LISTED ENTRIES START
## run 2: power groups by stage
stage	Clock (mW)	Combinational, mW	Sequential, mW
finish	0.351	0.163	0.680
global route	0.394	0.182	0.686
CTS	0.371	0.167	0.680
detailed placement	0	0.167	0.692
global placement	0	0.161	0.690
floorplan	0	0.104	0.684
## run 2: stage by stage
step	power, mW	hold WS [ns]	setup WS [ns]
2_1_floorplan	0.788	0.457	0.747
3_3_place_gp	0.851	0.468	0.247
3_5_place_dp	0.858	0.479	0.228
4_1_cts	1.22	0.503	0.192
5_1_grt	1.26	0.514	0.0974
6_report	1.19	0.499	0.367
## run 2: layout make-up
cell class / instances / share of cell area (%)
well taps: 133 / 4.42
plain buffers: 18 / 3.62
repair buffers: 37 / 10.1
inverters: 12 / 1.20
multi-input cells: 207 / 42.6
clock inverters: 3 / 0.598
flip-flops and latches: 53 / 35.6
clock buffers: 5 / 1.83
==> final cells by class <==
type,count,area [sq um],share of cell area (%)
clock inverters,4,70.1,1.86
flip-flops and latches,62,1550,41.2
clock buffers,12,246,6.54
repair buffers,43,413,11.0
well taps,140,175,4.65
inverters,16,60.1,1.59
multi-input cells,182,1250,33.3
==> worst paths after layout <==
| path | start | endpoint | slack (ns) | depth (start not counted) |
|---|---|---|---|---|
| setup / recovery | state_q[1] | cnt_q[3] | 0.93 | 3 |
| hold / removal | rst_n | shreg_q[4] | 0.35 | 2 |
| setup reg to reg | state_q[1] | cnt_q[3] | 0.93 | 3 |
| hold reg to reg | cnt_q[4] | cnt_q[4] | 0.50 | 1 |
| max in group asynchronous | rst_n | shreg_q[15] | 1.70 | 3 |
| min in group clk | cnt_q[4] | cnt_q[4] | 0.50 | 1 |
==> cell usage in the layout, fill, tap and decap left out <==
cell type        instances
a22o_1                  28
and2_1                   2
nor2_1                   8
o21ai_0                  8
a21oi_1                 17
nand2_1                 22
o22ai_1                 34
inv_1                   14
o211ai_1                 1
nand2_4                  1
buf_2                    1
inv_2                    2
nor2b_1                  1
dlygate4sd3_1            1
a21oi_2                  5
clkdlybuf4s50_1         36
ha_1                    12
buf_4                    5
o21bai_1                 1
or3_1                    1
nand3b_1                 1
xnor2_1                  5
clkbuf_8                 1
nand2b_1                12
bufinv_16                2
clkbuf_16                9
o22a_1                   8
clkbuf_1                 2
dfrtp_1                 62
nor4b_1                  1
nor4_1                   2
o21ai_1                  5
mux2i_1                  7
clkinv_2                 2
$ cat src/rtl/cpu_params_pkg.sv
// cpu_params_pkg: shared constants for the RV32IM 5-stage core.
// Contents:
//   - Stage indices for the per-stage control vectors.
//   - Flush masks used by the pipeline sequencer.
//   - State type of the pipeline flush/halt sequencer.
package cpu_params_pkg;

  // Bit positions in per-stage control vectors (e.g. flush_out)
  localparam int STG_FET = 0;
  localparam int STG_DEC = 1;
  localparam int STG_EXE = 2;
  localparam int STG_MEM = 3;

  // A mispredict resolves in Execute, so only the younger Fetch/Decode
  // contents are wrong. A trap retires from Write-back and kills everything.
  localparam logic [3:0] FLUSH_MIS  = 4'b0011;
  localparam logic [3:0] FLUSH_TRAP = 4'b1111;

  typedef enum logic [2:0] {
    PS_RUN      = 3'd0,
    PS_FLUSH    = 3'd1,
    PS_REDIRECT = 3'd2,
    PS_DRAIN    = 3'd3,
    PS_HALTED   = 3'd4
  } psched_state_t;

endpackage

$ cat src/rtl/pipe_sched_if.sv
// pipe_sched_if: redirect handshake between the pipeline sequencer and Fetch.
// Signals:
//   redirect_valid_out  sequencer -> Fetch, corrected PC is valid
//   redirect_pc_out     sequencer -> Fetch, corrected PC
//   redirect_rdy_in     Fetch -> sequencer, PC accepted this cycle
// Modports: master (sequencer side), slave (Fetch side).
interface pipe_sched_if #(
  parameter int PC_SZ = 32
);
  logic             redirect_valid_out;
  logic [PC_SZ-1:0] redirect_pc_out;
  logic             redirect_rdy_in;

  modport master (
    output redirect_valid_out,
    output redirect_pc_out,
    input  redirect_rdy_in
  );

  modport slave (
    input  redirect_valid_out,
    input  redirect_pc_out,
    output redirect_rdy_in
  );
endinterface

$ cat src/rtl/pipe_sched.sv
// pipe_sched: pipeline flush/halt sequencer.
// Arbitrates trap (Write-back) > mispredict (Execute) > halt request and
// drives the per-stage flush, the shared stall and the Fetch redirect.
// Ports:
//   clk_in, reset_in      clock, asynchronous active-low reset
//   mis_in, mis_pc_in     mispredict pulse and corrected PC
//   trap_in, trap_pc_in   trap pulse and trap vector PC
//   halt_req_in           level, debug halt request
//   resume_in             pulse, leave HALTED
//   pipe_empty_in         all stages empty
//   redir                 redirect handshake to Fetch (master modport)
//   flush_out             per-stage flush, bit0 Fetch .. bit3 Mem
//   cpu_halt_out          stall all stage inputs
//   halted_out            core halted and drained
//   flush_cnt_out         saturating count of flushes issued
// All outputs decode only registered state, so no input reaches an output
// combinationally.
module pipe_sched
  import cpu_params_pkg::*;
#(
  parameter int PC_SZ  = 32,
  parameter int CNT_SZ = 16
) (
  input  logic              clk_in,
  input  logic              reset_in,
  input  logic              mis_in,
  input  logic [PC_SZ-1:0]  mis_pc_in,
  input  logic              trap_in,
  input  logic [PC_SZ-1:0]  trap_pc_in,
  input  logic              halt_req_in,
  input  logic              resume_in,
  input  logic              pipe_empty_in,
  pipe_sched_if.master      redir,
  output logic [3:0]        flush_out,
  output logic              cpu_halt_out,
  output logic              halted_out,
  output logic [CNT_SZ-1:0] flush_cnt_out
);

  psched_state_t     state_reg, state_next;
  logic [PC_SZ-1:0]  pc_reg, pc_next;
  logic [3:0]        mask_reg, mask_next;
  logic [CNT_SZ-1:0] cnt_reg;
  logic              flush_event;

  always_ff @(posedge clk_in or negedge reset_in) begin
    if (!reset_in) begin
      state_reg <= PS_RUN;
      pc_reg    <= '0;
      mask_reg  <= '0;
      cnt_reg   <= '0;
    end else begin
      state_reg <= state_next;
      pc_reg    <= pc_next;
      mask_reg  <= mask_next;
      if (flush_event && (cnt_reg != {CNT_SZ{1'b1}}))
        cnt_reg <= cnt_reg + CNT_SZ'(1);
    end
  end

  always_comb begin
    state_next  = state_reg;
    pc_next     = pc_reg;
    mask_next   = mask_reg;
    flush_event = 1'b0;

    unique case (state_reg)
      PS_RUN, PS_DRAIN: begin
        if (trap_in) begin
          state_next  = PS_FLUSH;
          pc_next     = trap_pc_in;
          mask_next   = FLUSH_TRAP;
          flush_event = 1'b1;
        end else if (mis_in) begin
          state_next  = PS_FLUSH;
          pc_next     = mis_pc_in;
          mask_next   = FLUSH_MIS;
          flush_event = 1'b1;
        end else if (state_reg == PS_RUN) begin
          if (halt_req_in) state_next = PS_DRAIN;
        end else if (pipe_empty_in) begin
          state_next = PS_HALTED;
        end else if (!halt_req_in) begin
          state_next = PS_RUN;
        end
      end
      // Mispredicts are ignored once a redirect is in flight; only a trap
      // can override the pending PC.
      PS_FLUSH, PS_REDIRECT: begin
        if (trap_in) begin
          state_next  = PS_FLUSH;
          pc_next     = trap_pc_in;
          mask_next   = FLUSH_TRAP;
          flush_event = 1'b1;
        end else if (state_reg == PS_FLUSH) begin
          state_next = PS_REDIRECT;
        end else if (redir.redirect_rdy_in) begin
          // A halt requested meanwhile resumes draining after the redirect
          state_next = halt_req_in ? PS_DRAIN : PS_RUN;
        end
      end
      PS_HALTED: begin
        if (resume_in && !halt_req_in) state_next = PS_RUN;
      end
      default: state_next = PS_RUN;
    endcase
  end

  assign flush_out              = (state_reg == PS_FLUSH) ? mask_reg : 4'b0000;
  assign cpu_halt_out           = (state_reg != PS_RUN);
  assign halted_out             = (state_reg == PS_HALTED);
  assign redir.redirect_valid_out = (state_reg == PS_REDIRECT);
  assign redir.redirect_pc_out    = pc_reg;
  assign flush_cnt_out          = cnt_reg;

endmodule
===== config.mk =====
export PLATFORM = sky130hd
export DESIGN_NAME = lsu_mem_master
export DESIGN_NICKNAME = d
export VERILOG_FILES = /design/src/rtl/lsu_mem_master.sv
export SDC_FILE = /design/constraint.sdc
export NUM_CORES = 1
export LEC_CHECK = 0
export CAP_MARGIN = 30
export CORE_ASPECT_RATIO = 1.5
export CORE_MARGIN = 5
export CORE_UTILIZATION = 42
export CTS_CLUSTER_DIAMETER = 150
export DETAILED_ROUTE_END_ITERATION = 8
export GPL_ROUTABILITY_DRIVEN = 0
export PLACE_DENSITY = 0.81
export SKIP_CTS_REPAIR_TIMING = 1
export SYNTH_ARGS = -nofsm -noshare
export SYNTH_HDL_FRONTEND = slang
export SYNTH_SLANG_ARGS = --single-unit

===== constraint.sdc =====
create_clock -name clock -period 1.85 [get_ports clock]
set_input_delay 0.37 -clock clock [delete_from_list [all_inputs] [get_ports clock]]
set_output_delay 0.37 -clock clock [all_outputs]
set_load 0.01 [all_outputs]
LISTED ENTRIES END
YOUR GOAL =
Starting at the first line of the records above, please copy each line exactly until you reach the line containing "well taps: 133 / 4.42". Include that line and stop there.

ANSWER AREA =
## run 2: power groups by stage
stage	Clock (mW)	Combinational, mW	Sequential, mW
finish	0.351	0.163	0.680
global route	0.394	0.182	0.686
CTS	0.371	0.167	0.680
detailed placement	0	0.167	0.692
global placement	0	0.161	0.690
floorplan	0	0.104	0.684
## run 2: stage by stage
step	power, mW	hold WS [ns]	setup WS [ns]
2_1_floorplan	0.788	0.457	0.747
3_3_place_gp	0.851	0.468	0.247
3_5_place_dp	0.858	0.479	0.228
4_1_cts	1.22	0.503	0.192
5_1_grt	1.26	0.514	0.0974
6_report	1.19	0.499	0.367
## run 2: layout make-up
cell class / instances / share of cell area (%)
well taps: 133 / 4.42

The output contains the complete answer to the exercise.